Announcements of new R&D plans this week from Nestle and Danone indicate that major manufacturers plan to keep up the pace on nutrition research and innovation in the economic downturn.
Swiss-headquartered multinational Nestle said today that it is setting up its first ever research unit in Japan for fundamental scientific research on health and nutrition, in collaboration with the University of Tokyo.
The company and the University are embarking on a joint research programme at the unit as of next month called ‘Food for Life’, which will explore subjects such as healthy ageing, mobility and cognitive performance.
“This research will provide the scientific basis for developing new products that will bring health benefits to consumers in Japan and world-wide,” said the company.
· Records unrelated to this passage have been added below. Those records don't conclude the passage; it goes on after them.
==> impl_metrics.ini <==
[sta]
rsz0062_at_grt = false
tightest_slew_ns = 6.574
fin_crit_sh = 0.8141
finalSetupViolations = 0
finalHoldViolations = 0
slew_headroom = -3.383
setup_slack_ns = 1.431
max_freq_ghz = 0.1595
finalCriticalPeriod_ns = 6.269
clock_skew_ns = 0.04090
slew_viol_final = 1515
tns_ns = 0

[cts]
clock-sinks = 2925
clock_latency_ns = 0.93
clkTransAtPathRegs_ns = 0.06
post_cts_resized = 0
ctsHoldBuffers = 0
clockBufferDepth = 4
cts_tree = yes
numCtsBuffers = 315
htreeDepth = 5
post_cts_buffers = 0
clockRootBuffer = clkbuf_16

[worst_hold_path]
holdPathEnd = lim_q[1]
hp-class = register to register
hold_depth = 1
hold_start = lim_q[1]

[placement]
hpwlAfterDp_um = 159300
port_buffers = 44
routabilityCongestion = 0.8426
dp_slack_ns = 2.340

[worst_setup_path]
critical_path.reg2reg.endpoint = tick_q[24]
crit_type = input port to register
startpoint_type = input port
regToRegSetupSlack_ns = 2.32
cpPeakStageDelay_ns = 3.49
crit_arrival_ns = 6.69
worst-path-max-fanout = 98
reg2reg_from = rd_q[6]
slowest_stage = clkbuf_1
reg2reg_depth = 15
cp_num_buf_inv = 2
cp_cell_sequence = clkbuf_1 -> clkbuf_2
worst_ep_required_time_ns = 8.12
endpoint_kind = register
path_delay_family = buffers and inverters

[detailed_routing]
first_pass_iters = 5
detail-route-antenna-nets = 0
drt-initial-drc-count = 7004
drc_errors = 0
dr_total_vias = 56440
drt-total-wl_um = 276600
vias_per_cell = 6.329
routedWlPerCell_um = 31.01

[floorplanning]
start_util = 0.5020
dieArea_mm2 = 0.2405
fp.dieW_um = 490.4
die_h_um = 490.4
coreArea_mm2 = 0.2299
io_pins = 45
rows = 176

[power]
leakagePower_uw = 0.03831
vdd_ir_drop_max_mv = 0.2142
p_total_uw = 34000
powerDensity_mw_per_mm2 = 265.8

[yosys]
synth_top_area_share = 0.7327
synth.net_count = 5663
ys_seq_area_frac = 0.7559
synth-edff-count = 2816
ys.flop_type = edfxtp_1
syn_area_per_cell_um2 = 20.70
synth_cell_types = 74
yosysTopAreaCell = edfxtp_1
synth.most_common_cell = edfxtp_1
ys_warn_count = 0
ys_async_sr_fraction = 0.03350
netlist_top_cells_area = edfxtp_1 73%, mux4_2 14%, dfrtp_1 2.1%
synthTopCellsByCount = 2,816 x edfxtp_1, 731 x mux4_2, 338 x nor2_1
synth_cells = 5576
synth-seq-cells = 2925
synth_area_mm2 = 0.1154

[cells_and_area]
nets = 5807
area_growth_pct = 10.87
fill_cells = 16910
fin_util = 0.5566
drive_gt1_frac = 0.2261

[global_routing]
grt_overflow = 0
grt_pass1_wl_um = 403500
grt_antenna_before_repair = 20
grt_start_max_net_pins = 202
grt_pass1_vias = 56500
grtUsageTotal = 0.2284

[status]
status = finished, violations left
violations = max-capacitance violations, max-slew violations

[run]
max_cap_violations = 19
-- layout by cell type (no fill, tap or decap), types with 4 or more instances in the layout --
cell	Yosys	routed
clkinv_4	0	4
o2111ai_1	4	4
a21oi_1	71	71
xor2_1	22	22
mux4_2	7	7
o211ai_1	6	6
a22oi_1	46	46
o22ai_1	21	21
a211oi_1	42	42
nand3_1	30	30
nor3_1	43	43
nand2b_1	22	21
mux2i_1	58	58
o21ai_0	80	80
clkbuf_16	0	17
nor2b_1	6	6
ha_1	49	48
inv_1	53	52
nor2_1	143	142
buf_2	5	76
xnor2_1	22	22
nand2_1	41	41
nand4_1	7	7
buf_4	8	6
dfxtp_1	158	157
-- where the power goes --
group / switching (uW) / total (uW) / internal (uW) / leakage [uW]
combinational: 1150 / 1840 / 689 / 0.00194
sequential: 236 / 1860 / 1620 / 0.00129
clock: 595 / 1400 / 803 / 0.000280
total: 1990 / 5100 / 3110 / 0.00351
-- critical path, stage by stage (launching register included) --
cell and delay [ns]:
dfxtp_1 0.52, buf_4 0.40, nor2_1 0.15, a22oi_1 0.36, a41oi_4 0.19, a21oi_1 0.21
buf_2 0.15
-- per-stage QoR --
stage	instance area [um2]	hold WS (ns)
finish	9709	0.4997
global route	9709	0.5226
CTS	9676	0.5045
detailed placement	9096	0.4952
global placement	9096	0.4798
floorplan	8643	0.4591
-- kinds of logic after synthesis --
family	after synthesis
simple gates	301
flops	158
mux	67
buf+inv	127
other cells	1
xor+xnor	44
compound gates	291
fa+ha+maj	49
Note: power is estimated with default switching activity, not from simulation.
`src/rtl/matrix_pkg.sv`:
```
// Shared types and defaults for the matrix operand datapath.
package matrix_pkg;

    localparam int DEF_MATRIX_SIZE = 3;
    localparam int DEF_WORD_LENGTH = 8;

    typedef enum logic [1:0] {
        LOAD_A = 2'd0,
        LOAD_B = 2'd1,
        HOLD   = 2'd2
    } state_t;

    // Index width for a counter over n positions; a 1x1 matrix still needs one bit.
    function automatic int idx_w(input int n);
        return (n > 1) ? $clog2(n) : 1;
    endfunction

endpackage

```
`src/rtl/matrix_index_counter.sv`:
```
// Row-major row/col walker over a MATRIX_SIZE x MATRIX_SIZE grid; last flags the final cell.
module matrix_index_counter
    import matrix_pkg::*;
#(
    parameter int MATRIX_SIZE = DEF_MATRIX_SIZE,
    localparam int IW = idx_w(MATRIX_SIZE)
) (
    input  logic          clk,
    input  logic          rst_n,
    input  logic          advance,
    input  logic          clear,
    output logic [IW-1:0] row,
    output logic [IW-1:0] col,
    output logic          last
);
    localparam logic [IW-1:0] MAXI = IW'(MATRIX_SIZE - 1);

    always_ff @(posedge clk or negedge rst_n) begin
        if (!rst_n) begin
            row <= '0;
            col <= '0;
        end else if (clear) begin
            row <= '0;
            col <= '0;
        end else if (advance) begin
            if (col == MAXI) begin
                col <= '0;
                row <= (row == MAXI) ? '0 : row + IW'(1);
            end else begin
                col <= col + IW'(1);
            end
        end
    end

    assign last = (row == MAXI) && (col == MAXI);
endmodule

```
`src/rtl/matrix_stream_loader.sv`:
```
// Loads two square operand matrices from an element stream and holds them until acknowledged.
module matrix_stream_loader
    import matrix_pkg::*;
#(
    parameter int MATRIX_SIZE = DEF_MATRIX_SIZE,
    parameter int WORD_LENGTH = DEF_WORD_LENGTH
) (
    input  logic                   clk,
    input  logic                   rst_n,
    input  logic [WORD_LENGTH-1:0] in_data,
    input  logic                   in_valid,
    output logic                   in_ready,
    input  logic                   flush,
    output logic [0:MATRIX_SIZE-1][0:MATRIX_SIZE-1][WORD_LENGTH-1:0] A,
    output logic [0:MATRIX_SIZE-1][0:MATRIX_SIZE-1][WORD_LENGTH-1:0] B,
    output logic                   mat_valid,
    input  logic                   mat_ack
);
    localparam int IW = idx_w(MATRIX_SIZE);

    state_t        state_q, state_d;
    logic [IW-1:0] row, col;
    logic          last, xfer, wr_en;

    assign xfer  = in_valid && in_ready;
    // Flush wins over a coincident transfer: the element is dropped.
    assign wr_en = xfer && !flush;

    matrix_index_counter #(.MATRIX_SIZE(MATRIX_SIZE)) u_idx (
        .clk     (clk),
        .rst_n   (rst_n),
        .advance (wr_en),
        .clear   (flush),
        .row     (row),
        .col     (col),
        .last    (last)
    );

    always_ff @(posedge clk or negedge rst_n) begin
        if (!rst_n) state_q <= LOAD_A;
        else        state_q <= state_d;
    end

    always_comb begin
        state_d = state_q;
        if (flush) begin
            state_d = LOAD_A;
        end else begin
            case (state_q)
                LOAD_A:  if (xfer && last) state_d = LOAD_B;
                LOAD_B:  if (xfer && last) state_d = HOLD;
                HOLD:    if (mat_ack)      state_d = LOAD_A;
                default:                   state_d = LOAD_A;
            endcase
        end
    end

    // Handshake outputs depend on state alone so in_ready never combinationally follows in_valid.
    always_comb begin
        in_ready  = (state_q != HOLD);
        mat_valid = (state_q == HOLD);
    end

    always_ff @(posedge clk or negedge rst_n) begin
        if (!rst_n) begin
            A <= '0;
            B <= '0;
        end else if (wr_en) begin
            if (state_q == LOAD_A)      A[row][col] <= in_data;
            else if (state_q == LOAD_B) B[row][col] <= in_data;
        end
    end
endmodule

```
==> src/rtl/vga_timing_pkg.sv <==
// Shared raster timing constants and types for the VGA sync generator.
// Defaults describe 640x480 at 60 Hz from a 25.175 MHz pixel rate.
package vga_timing_pkg;

  localparam int unsigned POS_W   = 10;
  localparam int unsigned POS_MAX = 1 << POS_W;

  localparam int unsigned DEF_H_VISIBLE = 640;
  localparam int unsigned DEF_H_FRONT   = 16;
  localparam int unsigned DEF_H_SYNC    = 96;
  localparam int unsigned DEF_H_BACK    = 48;
  localparam int unsigned DEF_V_VISIBLE = 480;
  localparam int unsigned DEF_V_FRONT   = 10;
  localparam int unsigned DEF_V_SYNC    = 2;
  localparam int unsigned DEF_V_BACK    = 33;

  function automatic int unsigned axis_total(input int unsigned visible, input int unsigned front,
                                             input int unsigned sync, input int unsigned back);
    return visible + front + sync + back;
  endfunction

  localparam int unsigned DEF_H_TOTAL = axis_total(DEF_H_VISIBLE, DEF_H_FRONT, DEF_H_SYNC, DEF_H_BACK);
  localparam int unsigned DEF_V_TOTAL = axis_total(DEF_V_VISIBLE, DEF_V_FRONT, DEF_V_SYNC, DEF_V_BACK);

  typedef logic [POS_W-1:0] pos_t;
  // One extra bit so window bounds equal to POS_MAX still compare correctly.
  typedef logic [POS_W:0]   cmp_t;

endpackage

==> src/rtl/vga_sync_gen_axis.sv <==
// sync_axis_counter: one raster axis -- wrapping position counter with enable,
// plus next-state decode of the visible region and sync window for the parent to register.
module sync_axis_counter
  import vga_timing_pkg::*;
#(
  parameter int unsigned TOTAL      = DEF_H_TOTAL,
  parameter int unsigned VISIBLE    = DEF_H_VISIBLE,
  parameter int unsigned SYNC_START = DEF_H_VISIBLE + DEF_H_FRONT,
  parameter int unsigned SYNC_END   = DEF_H_VISIBLE + DEF_H_FRONT + DEF_H_SYNC
) (
  input  logic             clk,
  input  logic             rst_n,
  input  logic             en,
  output logic [POS_W-1:0] pos_q,
  output logic             wrap_c,
  output logic             active_c,
  output logic             sync_c
);

  localparam pos_t LAST = pos_t'(TOTAL - 1);

  pos_t pos_d;

  // Next position and decodes of that next position, so registered outputs align with pos_q.
  always_comb begin
    pos_d    = pos_q;
    wrap_c   = en && (pos_q == LAST);
    if (wrap_c) begin
      pos_d = '0;
    end else if (en) begin
      pos_d = pos_q + pos_t'(1);
    end
    active_c = {1'b0, pos_d} < cmp_t'(VISIBLE);
    sync_c   = ({1'b0, pos_d} >= cmp_t'(SYNC_START)) && ({1'b0, pos_d} < cmp_t'(SYNC_END));
  end

  // Reset parks the axis on its last position so the first enable lands on 0.
  always_ff @(posedge clk or negedge rst_n) begin
    if (!rst_n) begin
      pos_q <= LAST;
    end else begin
      pos_q <= pos_d;
    end
  end

endmodule

==> src/rtl/vga_sync_gen.sv <==
// Raster timing generator: pixel position, visible flag, syncs and line/frame pulses.
// Optional VGA_SYNC_FRAME_COUNT_EN adds an 8-bit wrapping frame counter output.
module vga_sync_gen
  import vga_timing_pkg::*;
#(
  parameter int unsigned H_VISIBLE        = DEF_H_VISIBLE,
  parameter int unsigned H_FRONT          = DEF_H_FRONT,
  parameter int unsigned H_SYNC           = DEF_H_SYNC,
  parameter int unsigned H_BACK           = DEF_H_BACK,
  parameter int unsigned V_VISIBLE        = DEF_V_VISIBLE,
  parameter int unsigned V_FRONT          = DEF_V_FRONT,
  parameter int unsigned V_SYNC           = DEF_V_SYNC,
  parameter int unsigned V_BACK           = DEF_V_BACK,
  parameter int unsigned SYNC_ACTIVE_HIGH = 0
) (
  input  logic             i_clk,
  input  logic             i_rst_n,
  input  logic             i_pix_ce,
  output logic [POS_W-1:0] o_hpos,
  output logic [POS_W-1:0] o_vpos,
  output logic             o_visible,
  output logic             o_hsync,
  output logic             o_vsync,
  output logic             o_line_start,
  output logic             o_frame_start
`ifdef VGA_SYNC_FRAME_COUNT_EN
  ,
  output logic [7:0]       o_frame_cnt
`endif
);

  localparam int unsigned H_TOTAL = axis_total(H_VISIBLE, H_FRONT, H_SYNC, H_BACK);
  localparam int unsigned V_TOTAL = axis_total(V_VISIBLE, V_FRONT, V_SYNC, V_BACK);
  localparam logic        SYNC_ON = 1'(SYNC_ACTIVE_HIGH != 0);

  if (H_TOTAL > POS_MAX || V_TOTAL > POS_MAX) begin : g_total_check
    $error("vga_sync_gen: H_TOTAL and V_TOTAL must not exceed 1024");
  end

  logic h_wrap_c, h_active_c, h_sync_c;
  logic v_wrap_c, v_active_c, v_sync_c;
  pos_t hpos_q, vpos_q;

  logic visible_q, visible_d;
  logic hsync_q, hsync_d;
  logic vsync_q, vsync_d;
  logic line_start_q, line_start_d;
  logic frame_start_q, frame_start_d;

  sync_axis_counter #(
    .TOTAL      (H_TOTAL),
    .VISIBLE    (H_VISIBLE),
    .SYNC_START (H_VISIBLE + H_FRONT),
    .SYNC_END   (H_VISIBLE + H_FRONT + H_SYNC)
  ) u_h_axis (
    .clk      (i_clk),
    .rst_n    (i_rst_n),
    .en       (i_pix_ce),
    .pos_q    (hpos_q),
    .wrap_c   (h_wrap_c),
    .active_c (h_active_c),
    .sync_c   (h_sync_c)
  );

  // The vertical axis steps only on horizontal wrap, which keeps vsync line-aligned.
  sync_axis_counter #(
    .TOTAL      (V_TOTAL),
    .VISIBLE    (V_VISIBLE),
    .SYNC_START (V_VISIBLE + V_FRONT),
    .SYNC_END   (V_VISIBLE + V_FRONT + V_SYNC)
  ) u_v_axis (
    .clk      (i_clk),
    .rst_n    (i_rst_n),
    .en       (h_wrap_c),
    .pos_q    (vpos_q),
    .wrap_c   (v_wrap_c),
    .active_c (v_active_c),
    .sync_c   (v_sync_c)
  );

  always_comb begin
    visible_d     = h_active_c && v_active_c;
    hsync_d       = h_sync_c ? SYNC_ON : ~SYNC_ON;
    vsync_d       = v_sync_c ? SYNC_ON : ~SYNC_ON;
    line_start_d  = h_wrap_c;
    frame_start_d = h_wrap_c && v_wrap_c;
  end

  always_ff @(posedge i_clk or negedge i_rst_n) begin
    if (!i_rst_n) begin
      visible_q     <= 1'b0;
      hsync_q       <= ~SYNC_ON;
      vsync_q       <= ~SYNC_ON;
      line_start_q  <= 1'b0;
      frame_start_q <= 1'b0;
    end else begin
      visible_q     <= visible_d;
      hsync_q       <= hsync_d;
      vsync_q       <= vsync_d;
      line_start_q  <= line_start_d;
      frame_start_q <= frame_start_d;
    end
  end

  assign o_hpos        = hpos_q;
  assign o_vpos        = vpos_q;
  assign o_visible     = visible_q;
  assign o_hsync       = hsync_q;
  assign o_vsync       = vsync_q;
  assign o_line_start  = line_start_q;
  assign o_frame_start = frame_start_q;

`ifdef VGA_SYNC_FRAME_COUNT_EN
  logic [7:0] frame_cnt_q, frame_cnt_d;

  always_comb begin
    frame_cnt_d = frame_cnt_q;
    if (frame_start_d) begin
      frame_cnt_d = frame_cnt_q + 8'd1;
    end
  end

  always_ff @(posedge i_clk or negedge i_rst_n) begin
    if (!i_rst_n) begin
      frame_cnt_q <= 8'd0;
    end else begin
      frame_cnt_q <= frame_cnt_d;
    end
  end

  assign o_frame_cnt = frame_cnt_q;
`endif

endmodule
**config.mk**
```make
export PLATFORM = sky130hd
export DESIGN_NAME = tone_decoder_flat
export DESIGN_NICKNAME = d
export VERILOG_FILES = /design/src/rtl/tone_dec_pkg.sv /design/src/rtl/tone_decoder_if.sv /design/src/rtl/tone_period_meter.sv /design/src/rtl/tone_decoder.sv /design/src/flat_wrapper.sv
export SDC_FILE = /design/constraint.sdc
export NUM_CORES = 1
export LEC_CHECK = 0
export ABC_AREA = 0
export CAP_MARGIN = 5
export CORE_MARGIN = 4
export CORE_UTILIZATION = 55
export CTS_BUF_LIST = sky130_fd_sc_hd__clkbuf_4
export CTS_CLUSTER_SIZE = 16
export DETAILED_ROUTE_END_ITERATION = 6
export PLACE_DENSITY = 0.8
export SYNTH_ARGS = -nofsm -noshare
export SYNTH_HDL_FRONTEND = slang
export SYNTH_HIERARCHICAL = 1
export SYNTH_SLANG_ARGS = --single-unit
```
**constraint.sdc**
```tcl
create_clock -name clk -period 5.8 [get_ports clk]
set_input_delay 0.58 -clock clk [delete_from_list [all_inputs] [get_ports clk]]
set_output_delay 0.58 -clock clk [all_outputs]
set_load 0.02 [all_outputs]
```
**src/rtl/tone_dec_pkg.sv**
```systemverilog
// Constants shared with the piano tone generator: note periods at 50 MHz,
// period meter state encoding and default counter sizing.
package tone_dec_pkg;

   localparam int NOTE_N = 4;

   // C4, D4, E4, F4 full periods in 50 MHz cycles; must track the generator dividers
   localparam int unsigned NOTE_P [NOTE_N] = '{190840, 170068, 151515, 143266};

   localparam int CNT_W_DEF   = 19;
   localparam int TIMEOUT_DEF = 400000;

   typedef enum logic [1:0] {
      ST_IDLE    = 2'd0,
      ST_ARMED   = 2'd1,
      ST_MEASURE = 2'd2
   } meter_state_t;

endpackage

```
**src/rtl/tone_decoder_if.sv**
```systemverilog
// Tone decoder bus: buzzer tone into the decoder, note index and measured
// period back out to self-check / display logic.
interface tone_decoder_if #(
   parameter int CNT_W = tone_dec_pkg::CNT_W_DEF
);

   logic             tone_in;
   logic [1:0]       note_id;
   logic             note_valid;
   logic [CNT_W-1:0] period;
   logic             period_stb;

   modport master (
      input  tone_in,
      output note_id,
      output note_valid,
      output period,
      output period_stb
   );

   modport slave (
      output tone_in,
      input  note_id,
      input  note_valid,
      input  period,
      input  period_stb
   );

endinterface

```
**src/rtl/tone_period_meter.sv**
```systemverilog
// Rising-edge to rising-edge period meter with silence timeout.
// Define TONE_DEC_SYNC_EN to put a two-flop synchronizer in front of edge detection.
module tone_period_meter
   import tone_dec_pkg::*;
#(
   parameter int CNT_W   = CNT_W_DEF,
   parameter int TIMEOUT = TIMEOUT_DEF
) (
   input  logic             clk,
   input  logic             rst_n,
   input  logic             tone_in,
   output logic [CNT_W-1:0] period,
   output logic             period_stb,
   output logic             timeout
);

   localparam logic [CNT_W-1:0] CNT_MAX = CNT_W'(TIMEOUT);

   logic             tone_r;
   logic             tone_prev;
   logic             rise;
   logic [CNT_W-1:0] cnt;
   meter_state_t     state;

`ifdef TONE_DEC_SYNC_EN
   logic tone_p0;
   logic tone_p1;

   always_ff @(posedge clk) begin
      tone_p0 <= tone_in;
      tone_p1 <= tone_p0;
   end

   assign tone_r = tone_p1;
`else
   assign tone_r = tone_in;
`endif

   assign rise    = tone_r & ~tone_prev;
   assign timeout = (cnt == CNT_MAX);

   // tone_prev resets high so a line already high at reset release is not taken as an edge
   always_ff @(posedge clk) begin
      if (!rst_n) begin
         tone_prev  <= 1'b1;
         cnt        <= '0;
         state      <= ST_IDLE;
         period     <= '0;
         period_stb <= 1'b0;
      end else begin
         tone_prev  <= tone_r;
         period_stb <= 1'b0;

         if (rise) begin
            cnt <= CNT_W'(1);
         end else if (!timeout) begin
            cnt <= cnt + 1'b1;
         end

         if (rise && timeout) begin
            state <= ST_ARMED;
         end else if (rise) begin
            case (state)
               ST_IDLE: state <= ST_ARMED;
               default: begin
                  period     <= cnt;
                  period_stb <= 1'b1;
                  state      <= ST_MEASURE;
               end
            endcase
         end else if (timeout) begin
            state <= ST_IDLE;
         end
      end
   end

endmodule

```
**src/rtl/tone_decoder.sv**
```systemverilog
// Identifies which of four notes is on the buzzer line: period meter,
// tolerance window matcher and a streak filter that qualifies note_valid.
module tone_decoder
   import tone_dec_pkg::*;
#(
   parameter int          CNT_W              = CNT_W_DEF,
   parameter int          TIMEOUT            = TIMEOUT_DEF,
   parameter int          TOL_SHIFT          = 6,
   parameter int          STABLE_CNT         = 3,
   parameter int unsigned NOTE_TAB [NOTE_N]  = NOTE_P
) (
   input  logic           clk,
   input  logic           rst_n,
   tone_decoder_if.master bus
);

   localparam int            SW         = $clog2(STABLE_CNT + 1);
   localparam logic [SW-1:0] STREAK_MAX = SW'(STABLE_CNT);

   logic [CNT_W-1:0]  period;
   logic              period_stb;
   logic              timeout;
   logic [NOTE_N-1:0] hit_vec;
   logic              hit;
   logic [1:0]        hit_idx;
   logic [1:0]        cand;
   logic [SW-1:0]     streak;
   logic [SW-1:0]     streak_nxt;
   logic [1:0]        note_id;
   logic              note_valid;

   function automatic logic [CNT_W:0] abs_val(input logic signed [CNT_W:0] d);
      return d[CNT_W] ? $unsigned(-d) : $unsigned(d);
   endfunction

   function automatic logic [SW-1:0] sat_inc(input logic [SW-1:0] s);
      return (s >= STREAK_MAX) ? STREAK_MAX : s + 1'b1;
   endfunction

   tone_period_meter #(
      .CNT_W   (CNT_W),
      .TIMEOUT (TIMEOUT)
   ) u_meter (
      .clk        (clk),
      .rst_n      (rst_n),
      .tone_in    (bus.tone_in),
      .period     (period),
      .period_stb (period_stb),
      .timeout    (timeout)
   );

   // one extra bit keeps the difference signed without overflow
   for (genvar i = 0; i < NOTE_N; i++) begin : g_match
      localparam logic signed [CNT_W:0] REF = (CNT_W+1)'(NOTE_TAB[i]);
      localparam logic        [CNT_W:0] TOL = (CNT_W+1)'(NOTE_TAB[i] >> TOL_SHIFT);

      logic signed [CNT_W:0] diff;

      assign diff       = $signed({1'b0, period}) - REF;
      assign hit_vec[i] = (abs_val(diff) <= TOL);
   end

   always_comb begin
      hit     = |hit_vec;
      hit_idx = '0;
      for (int i = 0; i < NOTE_N; i++) begin
         if (hit_vec[i]) hit_idx = 2'(i);
      end
      streak_nxt = (hit_idx == cand) ? sat_inc(streak) : SW'(1);
   end

   always_ff @(posedge clk) begin
      if (!rst_n) begin
         cand       <= '0;
         streak     <= '0;
         note_valid <= 1'b0;
         note_id    <= '0;
      end else if (timeout) begin
         streak     <= '0;
         note_valid <= 1'b0;
      end else if (period_stb) begin
         if (hit) begin
            cand       <= hit_idx;
            streak     <= streak_nxt;
            note_valid <= (streak_nxt == STREAK_MAX);
            if (streak_nxt == STREAK_MAX) note_id <= hit_idx;
         end else begin
            streak     <= '0;
            note_valid <= 1'b0;
         end
      end
   end

   assign bus.period     = period;
   assign bus.period_stb = period_stb;
   assign bus.note_id    = note_id;
   assign bus.note_valid = note_valid;

endmodule
```
**src/flat_wrapper.sv**
```systemverilog
// flat-port wrapper written by rule: the top's interface ports become plain ports
module tone_decoder_flat import tone_dec_pkg::*;
#(
   parameter int          CNT_W              = CNT_W_DEF,
   parameter int          TIMEOUT            = TIMEOUT_DEF,
   parameter int          TOL_SHIFT          = 6,
   parameter int          STABLE_CNT         = 3,
   parameter int unsigned NOTE_TAB [NOTE_N]  = NOTE_P
)
  (clk, rst_n, bus_tone_in, bus_note_id, bus_note_valid, bus_period, bus_period_stb);
  tone_decoder_if #(.CNT_W(CNT_W)) bus_i ();
  input  logic clk;
  input  logic rst_n;
  input wire logic [$bits(bus_i.tone_in)-1:0] bus_tone_in;
  output wire logic [$bits(bus_i.note_id)-1:0] bus_note_id;
  output wire logic [$bits(bus_i.note_valid)-1:0] bus_note_valid;
  output wire logic [$bits(bus_i.period)-1:0] bus_period;
  output wire logic [$bits(bus_i.period_stb)-1:0] bus_period_stb;
  assign bus_i.tone_in = bus_tone_in;
  assign bus_note_id = bus_i.note_id;
  assign bus_note_valid = bus_i.note_valid;
  assign bus_period = bus_i.period;
  assign bus_period_stb = bus_i.period_stb;
  tone_decoder #(.CNT_W(CNT_W), .TIMEOUT(TIMEOUT), .TOL_SHIFT(TOL_SHIFT), .STABLE_CNT(STABLE_CNT), .NOTE_TAB(NOTE_TAB)) u_core (.clk(clk), .rst_n(rst_n), .bus(bus_i));
endmodule
```
==> impl_metrics.toml, run 1 <==
[critical_path]
cp.arrival_ps = 4900
r2r_end = "u_core/bus.note_id[0]"
cp-endpoint = "u_core/bus.note_id[0]"
crit_path_end_kind = "flip-flop"
critical_path_class = "reg2reg"
worstPathRequired_ps = 6110
reg2reg_setup_slack_ps = 1210
crit_start = "u_core/u_meter/period[1]"
crit-reg2reg-launch = "u_core/u_meter/period[1]"
rr_worst_depth = 13
worstSetupStartpointType = "flip-flop"
worst-path-max-fanout = 11

[clocking]
postCtsSetupBuffers = 0
cts-buffers-inserted = 5
cts_buffer_depth = 2
cts_hold_buf = 0
clock-sinks = 49
clk_latency_ps = 370
clock-root-buffer = "clkbuf_4"
h-tree-depth = 2
clk_pin_slew_worst_paths_ps = 130
cts_tree = "done"
cts-resized-gates = 0

[worst_hold_path]
hp-class = "reg2reg"
hp-start = "u_core/bus.note_id[1]"

[timing]
slew_headroom = 0.239
worst_pin_slew_ps = 1140
fin_skew_ps = 11.4
min_period_ps = 4590
hold_viol = 0
hold_slack_ps = 480
timing.final.crit_share = 0.791
setup_violations = 0
tns_ps = 0
rsz0062_at_grt = "false"
max_freq_mhz = 218
drv_slew = 0

[layout]
final_cell_mix = "92 x nand2_1, 76 x nor2_1, 68 x xnor2_1"
nets = 955
num_antenna_cells = 0
drive_gt1_frac = 0.0802
areaGrowthSynthToFinish_pct = 3.73
final_common_cell = "nand2_1"
fill_cells = 1201

[floorplanning]
start_util = 0.569
die_area_mm2 = 0.0145
die_h_um = 120
io_pins = 26
num_rows = 40
fp.coreArea_mm2 = 0.0122
die_w_um = 120

[power_and_ir_drop]
p_leak_nw = 2.36
ir_drop_mv = 0.122
powerDensity_mw_per_mm2 = 76.5

[global_routing]
grtUsageTotal = 0.291
grt_pass1_wl_um = 35100
grt_pass1_vias = 6853
grt_antenna_before_repair = 0
grt_overflow = 0
grt_start_max_net_pins = 42

[status]
status = "finished, final reports clean"

[synthesis]
synth_ff_type = "dfxtp_1"
ys_seq_area_frac = 0.141
syn_nets = 983
synthCells = 963
ys_seq_elements = 49
synth_edf_count = 0
async_reset_ff_frac = 0
avgSynthCellArea_um2 = 7.21
yosysWarningCount = 6
synthesis.area_mm2 = 0.00695
ys_types = 97

[routing]
drc = 0
ant_nets = 0
drt_first_pass_iters = 5
vias_per_cell = 6.91
wl_per_cell_um = 19.6
drtIter0Drc = 858
vias = 7623
wirelength_um = 21600

[place]
numPortBuffers = 25
place.gp.congestion = 1.04
dp_hpwl_um = 15900

[job]
maxCapViolations = 0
Nestle plans to send some of its scientists on secondment from Switzerland to the University, and is also investing around CH1m (c €0.66m at today’s exchange rates) in a Nestle-endowed chair over a three year period.
Nestle has been operational in Japan since 1913. In 2008 it reported sales of CHF 4476m (c €2961.7) in Oceania and Japan.
At the end of April Nestle inaugurated a new R&D centre in Abidjan, Cote d’Ivoire, with a brief to improve quality of cocoa, coffee and cassava sourced from the area and adapt products to the tastes and needs West Africans.
It hopes that better crop quality will allow it to source more raw materials in West Africa, thereby raising the income and the quality of life of local farmers
Danone goes Dutch
Danone, meanwhile, has unveiled plans to build a new R&D centre for baby and medical nutrition in The Netherlands, which will open in 2012.
The French Fortune 500 firm already has four research bases for specialised nutrition in The Netherlands, in Wageningen, Zoetermeer, Cuijk and Schipol. The activities at these sites will be transferred to the new centre in Utrecht Science Park once it is up and running.
The budget for the new centre has not been disclosed, but Danone said the investment is “significant”.